We are at a stage where businesses are still experimenting with the best paths forward, and there is no shortage of emerging approaches or tools.
Still, I am willing to bet that successful strategies will emphasize workplaces that are more human – acknowledging the needs individuals have for achievement and purpose and self-direction. I believe we will see a growing comfort with management-by-conversation that is owned by business leaders, instead of relying on HR systems that can act as a crutch.
The natural progression is perhaps even greater comfort with a compensation-by-conversation approach. A portion of an employee’s pay can be shifted away from traditional levers and towards greater alignment with the next wave of performance systems, aligning to data created by performance conversations, moments of recognition or feedback.

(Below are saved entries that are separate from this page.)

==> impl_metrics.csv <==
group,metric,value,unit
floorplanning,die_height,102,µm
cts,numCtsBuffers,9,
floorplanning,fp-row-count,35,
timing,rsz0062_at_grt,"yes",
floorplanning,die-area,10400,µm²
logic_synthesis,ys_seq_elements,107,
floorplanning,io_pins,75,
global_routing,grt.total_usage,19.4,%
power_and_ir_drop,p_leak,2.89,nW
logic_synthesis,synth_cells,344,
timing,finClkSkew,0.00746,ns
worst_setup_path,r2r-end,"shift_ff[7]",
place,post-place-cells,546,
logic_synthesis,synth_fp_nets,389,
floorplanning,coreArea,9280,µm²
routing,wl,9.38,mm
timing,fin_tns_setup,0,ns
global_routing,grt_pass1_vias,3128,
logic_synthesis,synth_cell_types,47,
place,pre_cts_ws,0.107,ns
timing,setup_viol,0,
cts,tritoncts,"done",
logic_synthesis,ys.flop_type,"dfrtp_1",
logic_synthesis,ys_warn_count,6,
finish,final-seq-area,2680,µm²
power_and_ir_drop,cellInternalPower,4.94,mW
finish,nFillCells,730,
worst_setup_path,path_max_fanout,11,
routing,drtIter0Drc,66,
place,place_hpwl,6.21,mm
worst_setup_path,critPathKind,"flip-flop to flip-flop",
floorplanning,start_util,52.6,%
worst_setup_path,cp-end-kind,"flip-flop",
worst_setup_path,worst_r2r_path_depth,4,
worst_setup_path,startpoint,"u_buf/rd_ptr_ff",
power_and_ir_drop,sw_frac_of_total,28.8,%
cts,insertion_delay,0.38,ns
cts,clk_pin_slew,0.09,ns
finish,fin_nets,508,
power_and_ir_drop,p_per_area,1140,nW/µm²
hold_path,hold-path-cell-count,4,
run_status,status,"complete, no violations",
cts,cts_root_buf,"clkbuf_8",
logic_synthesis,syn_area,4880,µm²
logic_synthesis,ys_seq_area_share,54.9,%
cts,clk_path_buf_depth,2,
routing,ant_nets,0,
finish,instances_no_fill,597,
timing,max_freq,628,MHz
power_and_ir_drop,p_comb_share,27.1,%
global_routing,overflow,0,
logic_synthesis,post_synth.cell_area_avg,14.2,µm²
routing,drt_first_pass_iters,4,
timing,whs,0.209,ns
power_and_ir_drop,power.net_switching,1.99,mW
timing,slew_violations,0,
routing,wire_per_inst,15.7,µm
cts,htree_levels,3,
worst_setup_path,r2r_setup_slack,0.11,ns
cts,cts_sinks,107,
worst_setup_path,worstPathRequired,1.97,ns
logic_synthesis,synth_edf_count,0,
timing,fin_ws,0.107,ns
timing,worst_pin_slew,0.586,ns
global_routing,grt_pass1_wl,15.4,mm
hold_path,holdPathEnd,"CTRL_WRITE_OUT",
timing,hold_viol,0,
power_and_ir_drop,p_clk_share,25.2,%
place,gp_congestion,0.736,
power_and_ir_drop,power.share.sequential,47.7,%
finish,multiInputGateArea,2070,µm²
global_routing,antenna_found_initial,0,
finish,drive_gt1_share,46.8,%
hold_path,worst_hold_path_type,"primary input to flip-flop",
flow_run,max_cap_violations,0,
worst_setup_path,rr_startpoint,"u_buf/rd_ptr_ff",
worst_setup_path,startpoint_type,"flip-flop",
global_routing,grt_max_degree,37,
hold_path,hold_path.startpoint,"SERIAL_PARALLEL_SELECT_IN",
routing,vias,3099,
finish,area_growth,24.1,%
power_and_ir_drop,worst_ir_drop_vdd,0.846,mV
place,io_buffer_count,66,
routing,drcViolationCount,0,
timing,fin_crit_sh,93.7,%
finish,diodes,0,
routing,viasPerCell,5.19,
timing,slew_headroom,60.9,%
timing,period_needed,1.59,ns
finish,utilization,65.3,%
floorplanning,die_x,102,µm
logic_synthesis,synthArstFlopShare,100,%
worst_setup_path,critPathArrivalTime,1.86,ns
### src/core/pwmdt_top.sv
/*
 * Dead-time insertion for four complementary pairs, special event trigger
 * with postscaler, per-generator ADC triggers, and an AHB-Lite register slave.
 * Assumes the time bases and duty comparators sit outside and are synchronous
 * to clk_sys, and that clk_sys is the dead-time counter clock.
 */
// Decided for this implementation: the AHB-Lite register port and the address map.
`timescale 1ns/1ps
module pwmdt_top (
   input  wire logic                 clk_sys,
   input  wire logic                 reset_n,
   input  wire logic                 hsel,
   input  wire logic [31:0]          haddr,
   input  wire logic [1:0]           htrans,
   input  wire logic                 hwrite,
   input  wire logic [2:0]           hsize,
   input  wire logic [31:0]          hwdata,
   input  wire logic                 hready,
   output logic                      hreadyout,
   output logic                      hresp,
   output logic [31:0]               hrdata,
   input  wire pwmdt_pkg::pwmdt_timing_s timing,
   output pwmdt_pkg::pwmdt_drive_s   drive,
   output logic                      irq
);
   import pwmdt_pkg::*;

   // ==========================================================
   // State and helpers
   pwmdt_state_s st_r;                        // All block state
   pwmdt_state_s st_nxt;                      // Next state
   logic [NUM_GEN-1:0] riseEv;                // Duty comparison rose
   logic [NUM_GEN-1:0] fallEv;                // Duty comparison fell
   logic [NUM_GEN-1:0] trigEv;                // Local trigger match event
   logic               sevEv;                 // Primary compare match event
   logic               sevWr;                 // Write to special_event_compare
   logic               takeAddr;              // Address phase accepted

   // ==========================================================
   // Decode of the generator area: hit flag, index, offset within block
   function automatic logic [7:0] genDecode(input logic [7:0] a);
      logic [7:0] rel;
      rel = a - OFF_GEN_BASE;
      genDecode = {(a >= OFF_GEN_BASE) && (a < OFF_GEN_END), rel[6:0]};
   endfunction

   // Dead-time count loaded from a value; the lowest bit is left out
   function automatic logic [DT_W-1:0] dtLoad(input logic [DT_W-1:0] v);
      dtLoad = {1'b0, v[DT_W-1:1]};
   endfunction

   // Register read mux
   function automatic logic [31:0] regRead(input pwmdt_state_s s, input logic [7:0] a);
      logic [7:0] d;
      logic [1:0] g;
      d = genDecode(a);
      g = d[6:5];
      regRead = 32'h0000_0000;
      case (a)
         OFF_TBCTL:  regRead = {28'h0, s.postscale};
         OFF_SEVCMP: regRead = {19'h0, s.sevCmp};
         OFF_IRQST:  regRead = {27'h0, s.irqSt};
         OFF_IRQMSK: regRead = {27'h0, s.irqMsk};
         default: begin
            if (d[7]) begin
               case ({3'b000, d[4:0]})
                  {3'b000, GOFF_CTL}:    regRead = {23'h0, s.gen[g].pend, 5'h00,
                                                    s.gen[g].tie, s.gen[g].dtc};
                  {3'b000, GOFF_DTV}:    regRead = {20'h0, s.gen[g].dtv};
                  {3'b000, GOFF_ALT}:    regRead = {20'h0, s.gen[g].alt};
                  {3'b000, GOFF_TRIG}:   regRead = {19'h0, s.gen[g].trig};
                  {3'b000, GOFF_TRGCTL}: regRead = {29'h0, s.gen[g].div};
                  default:               regRead = 32'h0000_0000;
               endcase
            end
         end
      endcase
   endfunction

   // ==========================================================
   // Next-state logic
   always_comb begin
      logic [IRQ_W-1:0] clr;
      logic [IRQ_W-1:0] set;
      logic [7:0]       d;
      logic [1:0]       g;
      logic             cmp;
      logic             match;
      logic [2:0]       ratio;
      clr      = '0;
      set      = '0;
      d        = 8'h00;
      g        = 2'b00;
      cmp      = 1'b0;
      match    = 1'b0;
      ratio    = 3'h0;
      sevWr    = 1'b0;
      riseEv   = '0;
      fallEv   = '0;
      trigEv   = '0;
      st_nxt   = st_r;
      st_nxt.sevTrig = 1'b0;
      takeAddr = hsel && hready && htrans[1];

      // Bus data phase
      case (st_r.busSt)
         BUS_WRITE: begin
            d = genDecode(st_r.addr);
            g = d[6:5];
            case (st_r.addr)
               OFF_TBCTL:  st_nxt.postscale = hwdata[3:0];
               OFF_SEVCMP: begin
                  st_nxt.sevCmp = hwdata[TB_W-1:0];
                  sevWr = 1'b1;
               end
               OFF_IRQST:  clr = hwdata[IRQ_W-1:0];
               OFF_IRQMSK: st_nxt.irqMsk = hwdata[IRQ_W-1:0];
               default: begin
                  // Unmapped addresses are ignored
                  if (d[7]) begin
                     case ({3'b000, d[4:0]})
                        {3'b000, GOFF_CTL}: begin
                           st_nxt.gen[g].dtc = hwdata[CTL_DTC_LSB+:2];
                           st_nxt.gen[g].tie = hwdata[CTL_TIE_BIT];
                        end
                        {3'b000, GOFF_DTV}:    st_nxt.gen[g].dtv = hwdata[DT_W-1:0];
                        {3'b000, GOFF_ALT}:    st_nxt.gen[g].alt = hwdata[DT_W-1:0];
                        {3'b000, GOFF_TRIG}:   st_nxt.gen[g].trig = hwdata[TB_W-1:0];
                        {3'b000, GOFF_TRGCTL}: st_nxt.gen[g].div = hwdata[2:0];
                        default:               st_nxt.gen[g].div = st_r.gen[g].div;
                     endcase
                  end
               end
            endcase
         end
         BUS_READ: begin
            // One wait state so a write just before is already visible
            st_nxt.rdata = regRead(st_r, st_r.addr);
            st_nxt.ready = 1'b1;
         end
         default: st_nxt.ready = 1'b1;
      endcase

      // Bus address phase
      st_nxt.busSt = BUS_IDLE;
      if (takeAddr) begin
         st_nxt.addr  = haddr[7:0];
         st_nxt.busSt = hwrite ? BUS_WRITE : BUS_READ;
         if (!hwrite) begin
            st_nxt.ready = 1'b0;
         end
      end

      // Special event trigger, never gated by an enable
      match = (timing.primaryCount == st_r.sevCmp);
      sevEv = match && !st_r.sevPrev;
      st_nxt.sevPrev = match;
      if (sevEv) begin
         set[IRQ_SEV_BIT] = 1'b1;
         if (st_r.psCnt >= st_r.postscale) begin
            st_nxt.sevTrig = 1'b1;
            st_nxt.psCnt   = 4'h0;
         end else begin
            st_nxt.psCnt = st_r.psCnt + 4'h1;
         end
      end
      if (sevWr) begin
         st_nxt.psCnt = 4'h0;
      end

      // Per-generator dead time and trigger
      for (int i = 0; i < NUM_GEN; i++) begin
         st_nxt.gen[i].adcTrig = 1'b0;
         cmp = timing.dutyCmp[i];
         riseEv[i] = cmp && !st_r.gen[i].cmpPrev;
         fallEv[i] = !cmp && st_r.gen[i].cmpPrev;
         st_nxt.gen[i].cmpPrev = cmp;
         if (st_r.gen[i].dtc == DTC_OFF) begin
            // Plain complementary pair
            st_nxt.gen[i].high = cmp;
            st_nxt.gen[i].low  = !cmp;
            st_nxt.gen[i].pend = 1'b0;
         end else if (riseEv[i]) begin
            // Low turns off now, high waits the primary interval
            st_nxt.gen[i].high     = 1'b0;
            st_nxt.gen[i].low      = 1'b0;
            st_nxt.gen[i].cnt      = dtLoad(st_r.gen[i].dtv);
            st_nxt.gen[i].fine     = st_r.gen[i].dtv[0];
            st_nxt.gen[i].pend     = 1'b1;
            st_nxt.gen[i].pendHigh = 1'b1;
         end else if (fallEv[i]) begin
            // High turns off now, low waits; dual mode uses the alternate value
            st_nxt.gen[i].high     = 1'b0;
            st_nxt.gen[i].low      = 1'b0;
            st_nxt.gen[i].pend     = 1'b1;
            st_nxt.gen[i].pendHigh = 1'b0;
            if (st_r.gen[i].dtc == DTC_DUAL) begin
               st_nxt.gen[i].cnt  = dtLoad(st_r.gen[i].alt);
               st_nxt.gen[i].fine = st_r.gen[i].alt[0];
            end else begin
               st_nxt.gen[i].cnt  = dtLoad(st_r.gen[i].dtv);
               st_nxt.gen[i].fine = st_r.gen[i].dtv[0];
            end
         end else if (st_r.gen[i].pend) begin
            // One step per clock; release only at zero
            if (st_r.gen[i].cnt == '0) begin
               st_nxt.gen[i].pend = 1'b0;
               if (st_r.gen[i].pendHigh) begin
                  st_nxt.gen[i].high = 1'b1;
               end else begin
                  st_nxt.gen[i].low = 1'b1;
               end
            end else begin
               st_nxt.gen[i].cnt = st_r.gen[i].cnt - 12'h001;
            end
         end

         // Trigger: compares beyond the period never match
         match = (timing.localCount[i] == st_r.gen[i].trig) &&
                 (st_r.gen[i].trig <= timing.localPeriod[i]);
         trigEv[i] = match && !st_r.gen[i].trigPrev;
         st_nxt.gen[i].trigPrev = match;
         ratio = (st_r.gen[i].div == 3'h0) ? 3'h1 : st_r.gen[i].div;
         if (trigEv[i]) begin
            set[IRQ_TRG_LSB+i] = st_r.gen[i].tie;
            if (st_r.gen[i].divCnt >= ratio - 3'h1) begin
               st_nxt.gen[i].adcTrig = 1'b1;
               st_nxt.gen[i].divCnt  = 3'h0;
            end else begin
               st_nxt.gen[i].divCnt = st_r.gen[i].divCnt + 3'h1;
            end
         end
      end

      // Sticky status: a new event wins over a clear
      st_nxt.irqSt = (st_r.irqSt & ~clr) | set;
      st_nxt.irq   = |(st_nxt.irqSt & st_nxt.irqMsk);
   end

   // ==========================================================
   // State register; reset also clears the postscaler
   always_ff @(posedge clk_sys or negedge reset_n) begin
      if (!reset_n) begin
         st_r       <= '0;
         st_r.busSt <= BUS_IDLE;
         st_r.ready <= 1'b1;
      end else begin
         st_r <= st_nxt;
      end
   end

   // ==========================================================
   // Outputs straight from state
   assign hreadyout = st_r.ready;
   assign hresp     = HRESP_OKAY;
   assign hrdata    = st_r.rdata;
   assign irq       = st_r.irq;
   always_comb begin
      drive.sevTrig = st_r.sevTrig;
      for (int i = 0; i < NUM_GEN; i++) begin
         drive.high[i]    = st_r.gen[i].high;
         drive.low[i]     = st_r.gen[i].low;
         drive.fine[i]    = st_r.gen[i].fine;
         drive.adcTrig[i] = st_r.gen[i].adcTrig;
      end
   end

   // ==========================================================
   // Checks on generator 0 and the special event path
   logic [DT_W-1:0] dtvLoad0;                 // Primary load value, generator 0
   logic [DT_W-1:0] altLoad0;                 // Alternate load value, generator 0
   logic            cmp0;                     // Duty comparison, generator 0
   assign dtvLoad0 = dtLoad(st_r.gen[0].dtv);
   assign altLoad0 = dtLoad(st_r.gen[0].alt);
   assign cmp0     = timing.dutyCmp[0];
endmodule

Perhaps most significantly, such compensation could be crowdsourced from anywhere in the organization where performance occurs, mirroring the work that is done in the moment. This approach could help businesses to find the increased motivation and performance differentiation that they are looking for.
Where do you think these performance trends are leading?
As Globoforce’s Vice President of Client Strategy and Consulting, Derek Irvine is an internationally minded management professional with over 20 years of experience helping global companies set a higher ambition for global strategic employee recognition, leading workshops, strategy meetings and industry sessions around the world. He is the co-author of "The Power of Thanks" and his articles on fostering and managing a culture of appreciation through strategic recognition have been published in Businessweek, Workspan and HR Management. Derek splits his time between Dublin and Boston. Follow Derek on Twitter at @DerekIrvine.
Transparency, empowerment and feedback will flourish. Highly visible formal programs to enhance continual information-sharing loops and cybernetic feedback seem to be the trend for performance management success. All the latest academic research by Ledford et al and practical findings by Microsoft prove those elements most essential for desired outcomes.
Note the Nobel Prize announcement today re the Harvard/MIT economics profs Hart and Holstrom for their work on Contract Theory. Pay and incentive planning and design hinge on that. It also confirms that, "incentives matter." While they may have nailed the predicable rational economic utility formulae, the future action should concentrate on irrational economic decisions per Prof Dan Ariely. Cuz us human beans are emotional animals rather than identically programmed robots...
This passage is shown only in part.